Voglio strapparmi l'anima, ma inevitabilmente resta lì.
A che ti serve il cuore, se te lo tirano via.
Lacrime lontane che ti trovano ancora. Non avevano mai dimenticato la strada.
Lo squarcio si rigenera e cambia solo nome.
Uccidimi, ma non farmi piangere ancora.
Non farmi piangere ancora.
Non lo voglio sentire, s'insinua sotto la pelle e non dormo la notte.
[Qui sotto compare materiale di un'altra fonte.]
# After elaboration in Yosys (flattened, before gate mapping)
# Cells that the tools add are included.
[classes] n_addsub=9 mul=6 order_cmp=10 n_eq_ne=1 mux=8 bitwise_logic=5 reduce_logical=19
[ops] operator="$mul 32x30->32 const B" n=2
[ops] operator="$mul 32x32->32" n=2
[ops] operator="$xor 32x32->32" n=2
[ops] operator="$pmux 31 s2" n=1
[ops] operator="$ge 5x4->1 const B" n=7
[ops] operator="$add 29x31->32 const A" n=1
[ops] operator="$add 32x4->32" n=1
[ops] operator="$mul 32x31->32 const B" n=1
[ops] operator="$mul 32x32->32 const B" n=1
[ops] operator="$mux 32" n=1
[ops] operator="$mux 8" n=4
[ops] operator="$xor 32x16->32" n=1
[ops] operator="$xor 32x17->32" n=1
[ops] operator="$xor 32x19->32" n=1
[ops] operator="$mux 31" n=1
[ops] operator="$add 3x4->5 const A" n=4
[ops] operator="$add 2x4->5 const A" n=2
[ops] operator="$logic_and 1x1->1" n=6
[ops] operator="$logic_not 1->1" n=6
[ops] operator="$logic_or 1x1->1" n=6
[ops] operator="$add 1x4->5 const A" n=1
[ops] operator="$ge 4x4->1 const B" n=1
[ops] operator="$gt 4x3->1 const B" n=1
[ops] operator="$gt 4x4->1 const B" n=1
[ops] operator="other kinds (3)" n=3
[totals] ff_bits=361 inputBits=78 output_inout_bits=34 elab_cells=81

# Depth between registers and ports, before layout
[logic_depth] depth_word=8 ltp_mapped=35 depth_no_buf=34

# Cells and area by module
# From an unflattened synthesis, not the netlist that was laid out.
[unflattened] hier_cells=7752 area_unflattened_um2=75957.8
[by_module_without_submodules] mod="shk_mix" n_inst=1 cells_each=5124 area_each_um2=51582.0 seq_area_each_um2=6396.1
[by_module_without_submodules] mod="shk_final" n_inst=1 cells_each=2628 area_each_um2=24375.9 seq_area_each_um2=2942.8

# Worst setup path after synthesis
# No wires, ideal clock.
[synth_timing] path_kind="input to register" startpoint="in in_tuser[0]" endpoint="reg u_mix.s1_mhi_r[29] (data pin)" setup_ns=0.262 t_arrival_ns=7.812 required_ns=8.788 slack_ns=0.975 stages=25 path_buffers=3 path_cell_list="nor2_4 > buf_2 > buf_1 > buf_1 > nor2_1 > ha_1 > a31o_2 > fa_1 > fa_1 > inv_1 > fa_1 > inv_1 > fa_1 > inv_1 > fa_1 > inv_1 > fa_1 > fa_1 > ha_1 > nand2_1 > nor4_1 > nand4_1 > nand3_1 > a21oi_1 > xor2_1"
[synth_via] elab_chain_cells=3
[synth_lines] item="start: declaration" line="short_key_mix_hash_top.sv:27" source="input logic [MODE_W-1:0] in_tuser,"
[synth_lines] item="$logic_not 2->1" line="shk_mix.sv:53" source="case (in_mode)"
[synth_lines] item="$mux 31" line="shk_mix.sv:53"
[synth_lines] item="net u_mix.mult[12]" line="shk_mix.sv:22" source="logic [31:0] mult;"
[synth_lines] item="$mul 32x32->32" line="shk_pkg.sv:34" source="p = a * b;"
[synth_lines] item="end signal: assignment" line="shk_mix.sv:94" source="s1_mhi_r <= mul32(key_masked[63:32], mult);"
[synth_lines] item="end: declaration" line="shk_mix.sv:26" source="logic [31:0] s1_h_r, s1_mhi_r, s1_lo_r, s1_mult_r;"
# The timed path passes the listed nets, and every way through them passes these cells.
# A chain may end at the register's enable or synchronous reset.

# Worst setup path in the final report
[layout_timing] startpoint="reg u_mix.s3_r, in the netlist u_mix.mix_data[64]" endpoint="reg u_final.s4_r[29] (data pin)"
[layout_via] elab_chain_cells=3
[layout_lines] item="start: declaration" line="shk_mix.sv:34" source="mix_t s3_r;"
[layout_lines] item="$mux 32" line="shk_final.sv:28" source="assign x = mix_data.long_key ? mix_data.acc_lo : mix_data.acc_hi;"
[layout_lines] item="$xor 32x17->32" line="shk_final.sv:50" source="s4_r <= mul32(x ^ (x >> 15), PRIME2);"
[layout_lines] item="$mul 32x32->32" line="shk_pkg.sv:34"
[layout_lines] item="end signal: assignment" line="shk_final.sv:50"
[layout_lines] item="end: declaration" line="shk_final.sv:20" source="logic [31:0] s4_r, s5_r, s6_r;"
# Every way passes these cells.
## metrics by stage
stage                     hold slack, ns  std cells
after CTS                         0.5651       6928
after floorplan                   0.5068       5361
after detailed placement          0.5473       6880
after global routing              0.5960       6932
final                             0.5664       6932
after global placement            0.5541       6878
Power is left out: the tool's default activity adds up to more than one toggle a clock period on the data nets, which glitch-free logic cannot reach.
## src/sv/wli_ram.sv

```systemverilog
// Generic single-write, single-read RAM with registered read data.
module wli_ram #(
    parameter int unsigned WIDTH = 96,
    parameter int unsigned DEPTH = 16
) (
    input  logic                     i_clk,
    input  logic                     i_we,
    input  logic [$clog2(DEPTH)-1:0] i_waddr,
    input  logic [WIDTH-1:0]         i_wdata,
    input  logic [$clog2(DEPTH)-1:0] i_raddr,
    output logic [WIDTH-1:0]         o_rdata
);
    logic [WIDTH-1:0] r_mem [DEPTH];
    logic [WIDTH-1:0] r_rdata;

    always_ff @(posedge i_clk) begin
        if (i_we) begin
            r_mem[i_waddr] <= i_wdata;
        end
        r_rdata <= r_mem[i_raddr];
    end

    assign o_rdata = r_rdata;
endmodule

```

## config.mk

```make
export PLATFORM = sky130hd
export DESIGN_NAME = wli_ram
export DESIGN_NICKNAME = d
export VERILOG_FILES = /design/src/sv/wli_ram.sv
export SDC_FILE = /design/constraint.sdc
export NUM_CORES = 1
export LEC_CHECK = 0
export BUFFER_PORTS_ARGS = -buffer_cell sky130_fd_sc_hd__buf_2
export CAP_MARGIN = 20
export CORE_MARGIN = 2
export CORE_UTILIZATION = 45
export DETAILED_ROUTE_END_ITERATION = 10
export MAX_ROUTING_LAYER = met4
export PLACE_DENSITY_LB_ADDON = 0.25
export SETUP_SLACK_MARGIN = 0.2
export SLEW_MARGIN = 15
export SYNTH_ARGS = -nofsm -noshare
export SYNTH_HDL_FRONTEND = slang
export SYNTH_SLANG_ARGS = --single-unit
```

## constraint.sdc

```tcl
create_clock -name i_clk -period 20.3 [get_ports i_clk]
set_input_delay 3.045 -clock i_clk [delete_from_list [all_inputs] [get_ports i_clk]]
set_output_delay 3.045 -clock i_clk [all_outputs]
set_load 0.005 [all_outputs]
```

==> results of run 1 <==
==> sequential cells by signal, summed over array words and instances, names as in the netlist <==
register / cells
o_rdata: 96
r_mem: 1536
==> cells by family after synthesis <==
logic type	after synthesis	synth area share
flip-flops	1632	0.8095
multiplexers	384	0.1457
AO/OA/AOI/OAI	192	0.02428
buffers and inverters	129	0.01225
AND/OR/NAND/NOR	123	0.008305
==> report_power, final <==
| group | internal [uW] | switching [uW] |
|---|---|---|
| clock network | 1670 | 1190 |
| registers | 3770 | 29.3 |
| logic | 128 | 184 |
| total | 5570 | 1410 |
==> metrics by stage <==
stage	hold slack [ns]	area (um2)	cells	utilization
6_report	0.6524	67640	4644	0.5158
3_5_place_dp	0.6505	62470	4337	0.4764
3_3_place_gp	0.6489	62450	4336	0.4763
4_1_cts	0.6559	67570	4624	0.5153
2_1_floorplan	0.6349	59360	2460	-
5_1_grt	0.6845	67630	4643	0.5158
==> cell usage in the layout, fill, tap and decap left out, types with 3 or more instances in the layout <==
cell | Yosys | final
dfxtp_1 | 96 | 96
clkinv_1 | 0 | 17
bufinv_16 | 0 | 12
buf_12 | 0 | 10
clkinvlp_4 | 0 | 6
clkbuf_1 | 46 | 43
edfxtp_1 | 1536 | 1536
nor3_2 | 0 | 4
nand2_1 | 97 | 97
clkinv_2 | 0 | 22
clkbuf_8 | 0 | 15
diode_2 | 0 | 19
buf_2 | 11 | 199
clkbuf_16 | 0 | 162
buf_4 | 19 | 41
clkinv_4 | 0 | 3
nor2_4 | 0 | 13
a22oi_1 | 192 | 192
mux4_2 | 384 | 384
inv_6 | 0 | 6
==> cell type report <==
cell class / instances / area, um2
Fill cell: 10170 / 63490
Multi-Input combinational cell: 699 / 10720
Timing Repair Buffer: 252 / 1534
Antenna cell: 19 / 47.55
Clock buffer: 220 / 4422
Clock inverter: 67 / 674.4
Tap cell: 1755 / 2196
Sequential cell: 1632 / 48050
==> worst max path at each step <==
stage                           from          end  slack (ns)  cells past startpoint
final                     i_raddr[0]  o_rdata[53]       14.51                      6
after global routing      i_raddr[0]  o_rdata[53]       14.12                      6
after CTS                 i_raddr[0]  o_rdata[56]       14.40                      6
after detailed placement  i_raddr[0]  o_rdata[60]       13.56                      6
after global placement    i_raddr[0]  o_rdata[56]       13.67                      6
after floorplan           i_waddr[2]  r_mem[0][0]        9.58                      2
==> worst register-to-register path, delay by kind of cell, from the launching register on <==
family	cells	cell delay, ns
simple gates	1	0.16
mux	1	0.46
flops	1	0.36
compound gates	1	0.25
==> metal layers <==
| metal | share of wire | track usage |
|---|---|---|
| met1 | 0.41 | 0.2716 |
| met2 | 0.51 | 0.3352 |
| met3 | 0.064 | 0.03860 |
| met4 | 0.021 | 0.05730 |
| met5 | 0 | - |
==> summary.md, run 1 <==
| Metric | Value |
|---|---|
| Post-Route WL | `about 130 mm` |
| P_leak | `between 0.02 and 0.025 uW` |
| DRC | `0` |
| Slowest cell on the critical path | `buf_4` |
| CTS buffer count | `~160` |
| CTS Hold Buffers Added | `0` |
| Synth top area cells | `edfxtp_1, mux4_2, dfxtp_1, a22oi_1, nand2_1` |
| Starting density of the core | `0.4526` |
| Largest net degree at the start of global routing | `97` |
| Syn nets | `around 2,600` |
| Netlist cell types | `18` |
| Relative slew slack | `0.2734` |
| Clk pin slew, worst setup/hold paths | `around 0.060 ns` |
| Fmax | `~170 MHz` |
| Async set-reset flop share out of synthesis | `0` |
| Max Slew Vio Count | `0` |
| Share of layout cells above drive strength 1 | `0.3080` |
| DP HPWL | `62.70 mm` |
| Max-cap violation count | `0` |
| CTS root buf | `clkbuf_16` |
| Setup WS pre-CTS | `13.56 ns` |
| Final WS setup | `roughly 15 ns` |
| Buffers on Ports | `about 200` |
| Sink Count | `1,632` |
| Synth top area share | `0.7771` |
| Final net count | `~2,800` |
| First-pass GRT wire length | `a little under 200 mm` |
| Hold endpoint | `o_rdata[80]` |
| Setup CP Type | `in2reg` |
| H-Tree Level Count | `4` |
| Critical path required time | `between 20 and 25 ns` |
| Tot Pwr | `6977 uW` |
| Die ar. | `between 100,000 and 150,000 um2` |
| Drt first pass iters | `7` |
| Post-synth EDFFs | `around 1,500` |
| Vias | `around 27,000` |
| RSZ-0062 raised after global routing | `false` |
| Status | `finished clean` |
| Slew @ Worst Pin | `1.090 ns` |
| Via/cell ratio | `between 5 and 6` |
| Core area | `about 130,000 um2` |
| Worst reg2reg endpoint | `o_rdata[72]` |
| Cell mode on critical path | `buf_4` |
| Reg2Reg Launch Point | `r_mem[0][72]` |
| Worst Skew | `roughly 0.023 ns` |
| Crit-path max FO | `75` |
| Core Rows | `133` |
| Biggest area consumer among synthesized cells | `edfxtp_1` |
| Number of synthesized register bits | `approximately 1,600` |
| Routability cong. | `between 0.7 and 0.8` |
| Hold depth | `3` |
| Sequential fraction of the synthesis area | `0.8095` |
| Power per cell area | `~100 nW/um2` |
| Latest clock arrival within the worst-skew pair | `0.77 ns` |
| Die width | `roughly 370 um` |
| VDD IR max | `~0.088 mV` |
| CTS tree | `yes` |
| # setup viols final | `0` |
| Syn Inst Count | `2,460` |
| Initial antenna violation count | `29` |
| GR Overflow Total | `0` |
| Final setup TNS | `0 ns` |
| Synth top cells by count | `edfxtp_1, mux4_2, a22oi_1` |
| Syn. warnings | `0` |
| Hold Startpoint | `r_mem[12][80]` |
| Period utilization | `0.2854` |
| Reg2Reg Depth | `3` |
| Register-to-register setup slack | `roughly 19 ns` |
| Crit path DAT | `approximately 6.4 ns` |
| Area Overhead vs Synth | `13.95%` |
| Cell breakdown of the critical path | `buf_8 -> buf_4 -> buf_4 -> mux4_2 -> a22oi_1 -> nand2_1` |
| Post-synthesis cell area | `59,360 um2` |
| CTS resizes | `0` |
| Fin. Hold Viols | `0` |
| Clock buffer depth | `3` |
| Total GRT Usage | `0.2073` |
| Top-count cell post-synth | `edfxtp_1` |
| Worst hold-check path type | `reg2reg` |
| Vias in the first global route | `around 28,000` |
| WP buf/inv | `3` |
| Period minus WS final | `around 5.8 ns` |
| Post-CTS Setup Repair Bufs | `0` |
| Worst setup EP type | `register` |
| Worst path max stage delay | `approximately 0.89 ns` |
| Io pins | `202` |
| Die Y-Extent | `about 370 um` |
| Syn avg cell area | `about 24 um2` |
| Setup crit start kind | `input pin` |
| WL/cell | `slightly below 30 um` |
| Ys flop type | `edfxtp_1` |
| Detail Route Antenna Nets | `0` |
| Initial DRC Count | `2,850` |
| Worst path top cell family by delay | `buffers and inverters` |
Power figures use the tool's default switching activity.
==> run 2, diff against run 1 <==
Clock period 20.3 ns to 5.9 ns, I/O delays scaled along.
==> summary.md, run 2 (same netlist as run 1, synthesis figures left out) <==
| Metric | Value |
|---|---|
| CTS root buf | `clkbuf_16` |
| DR top layer | `met4` |
| GR Overflow Total | `0` |
| Max-cap violation count | `0` |
| Initial DRC Count | `a little under 3,000` |
| Worst reg2reg endpoint | `o_rdata[20]` |
| Total GRT Usage | `0.2082` |
| DRC | `0` |
| WL/cell | `between 20 and 30 um` |
| Non-Filler Instances | `approximately 4,700` |
| Worst path max stage delay | `roughly 0.76 ns` |
| CTS tree | `yes` |
| Most frequent cells in the layout | `edfxtp_1, mux4_2, buf_2, a22oi_1, clkbuf_16` |
| Final setup TNS | `0 ns` |
| CP startpoint | `i_waddr[2]` |
| Cell total after placement | `between 4,000 and 5,000` |
| Reg2Reg Depth | `3` |
| Slowest cell on the critical path | `nor3_4` |
| Status | `finished clean` |
| Worst path top cell family by delay | `simple AND/OR/NAND/NOR gates` |
| Vias in the first global route | `around 28,000` |
| Core Rows | `133` |
| Relative slew slack | `0.2320` |
| Crit-path max FO | `32` |
| Final hold slack | `0.4598 ns` |
| WP buf/inv | `2` |
| Max Slew Vio Count | `0` |
| Slew @ Worst Pin | `around 1.2 ns` |
| Core area | `131,100 um2` |
| Clock buffer depth | `3` |
| Largest Register | `r_mem` |
| Io pins | `202` |
| Reg2Reg Launch Point | `r_mem[3][20]` |
| Worst setup EP type | `register` |
| Worst Skew | `approximately 0.024 ns` |
| Post-Route WL | `135.3 mm` |
| Die Y-Extent | `between 300 and 400 um` |
| CTS Hold Buffers Added | `0` |
| VDD IR max | `between 0.2 and 0.3 mV` |
| # setup viols final | `0` |
| Vias | `26,740` |
| Met1 wire length | `~57 mm` |
| Worst setup endpoint | `r_mem[0][58]` |
| Area Overhead vs Synth | `14.61%` |
| Initial antenna violation count | `28` |
| Wire length on met3 | `approximately 8.1 mm` |
| DP HPWL | `65.75 mm` |
| Most common cell after layout, fill and taps aside | `edfxtp_1` |
| Die width | `approximately 370 um` |
| P_leak | `about 0.022 uW` |
| Post-layout util | `0.5188` |
| CP Depth | `4` |
| Post-CTS Setup Repair Bufs | `0` |
| First-pass GRT wire length | `196.2 mm` |
| Setup WS pre-CTS | `about 2.4 ns` |
| Period utilization | `0.4539` |
| Sink Count | `around 1,600` |
| Latest clock arrival within the worst-skew pair | `0.80 ns` |
| Cell breakdown of the critical path | `buf_2 -> or3b_2 -> nor3_4 -> buf_4` |
| Detail Route Antenna Nets | `0` |
| Critical path required time | `around 6.3 ns` |
| Fin. Hold Viols | `0` |
| Die ar. | `around 130,000 um2` |
| Drt first pass iters | `7` |
| Setup crit start kind | `input pin` |
| Final net count | `2,854` |
| Power per cell area | `around 360 nW/um2` |
| CTS buffer count | `162` |
| Setup CP Type | `in2reg` |
| Routability cong. | `0.7181` |
| RSZ-0062 raised after global routing | `false` |
| Worst hold-check path type | `in2reg` |
| Layout filler cell count | `about 10,000` |
| H-Tree Level Count | `4` |
| Starting density of the core | `0.4526` |
| Period minus WS final | `roughly 2.7 ns` |
| Final WS setup | `about 3.2 ns` |
| Fmax | `about 370 MHz` |
| Buffers on Ports | `roughly 200` |
| CTS resizes | `0` |
| Crit path DAT | `approximately 3 ns` |
| Share of layout cells above drive strength 1 | `0.3092` |
| Max FFs per register | `1,536` |
| Largest net degree at the start of global routing | `97` |
| Register-to-register setup slack | `between 4 and 5 ns` |
| Via/cell ratio | `about 5.7` |
| Clk pin slew, worst setup/hold paths | `approximately 0.06 ns` |
| Met2 Wirelength | `slightly below 70 mm` |
-- run 2: changes by cell type in the layout (fill, tap and decap cells not counted), sizes merged --
cell      previous run  this run
bufinv              12        11
clkinvlp             6         3
buf                252       253
inv                  6         9
clkinv              43        46
diode               19        14
clkbuf             220       235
Non dormo la notte e le piaghe si allargano senza fine.
Ma farò finta di niente.
Finta di niente. Minimizzare.
L'orgoglio è l'ultima difesa, prima di spazzarmi via.
Rese dei conti impari. Vinci sempre tu.
La mia anima è troppo sottile e si sfilaccia un altro po'.
Fingere di volerti morto e non tra le coperte,
bugie che costano fatica.
Sempre lo stesso gioco
sempre lo stesso gioco.
Troppo difficile gettare la corazza e dire
“Ma che cazzo ce ne frega. Se ardono i corpi le parole non servono a niente.”
Sulle mie labbra tremi,
il mio grembo pugnali di discorsi che non portano a nulla.
Infliggerti lo stesso dolore per sanguinare meno.
Due corazze sottili, paura di bucarle entrambe. Ognuno nella sua gabbia.
Uccelli che cantano l'infelicità da trespoli diversi.
Senza duetto.
Generalizzare.
L'errore qual è:
“Sono tutti uguali”; o “lui è davvero diverso”?!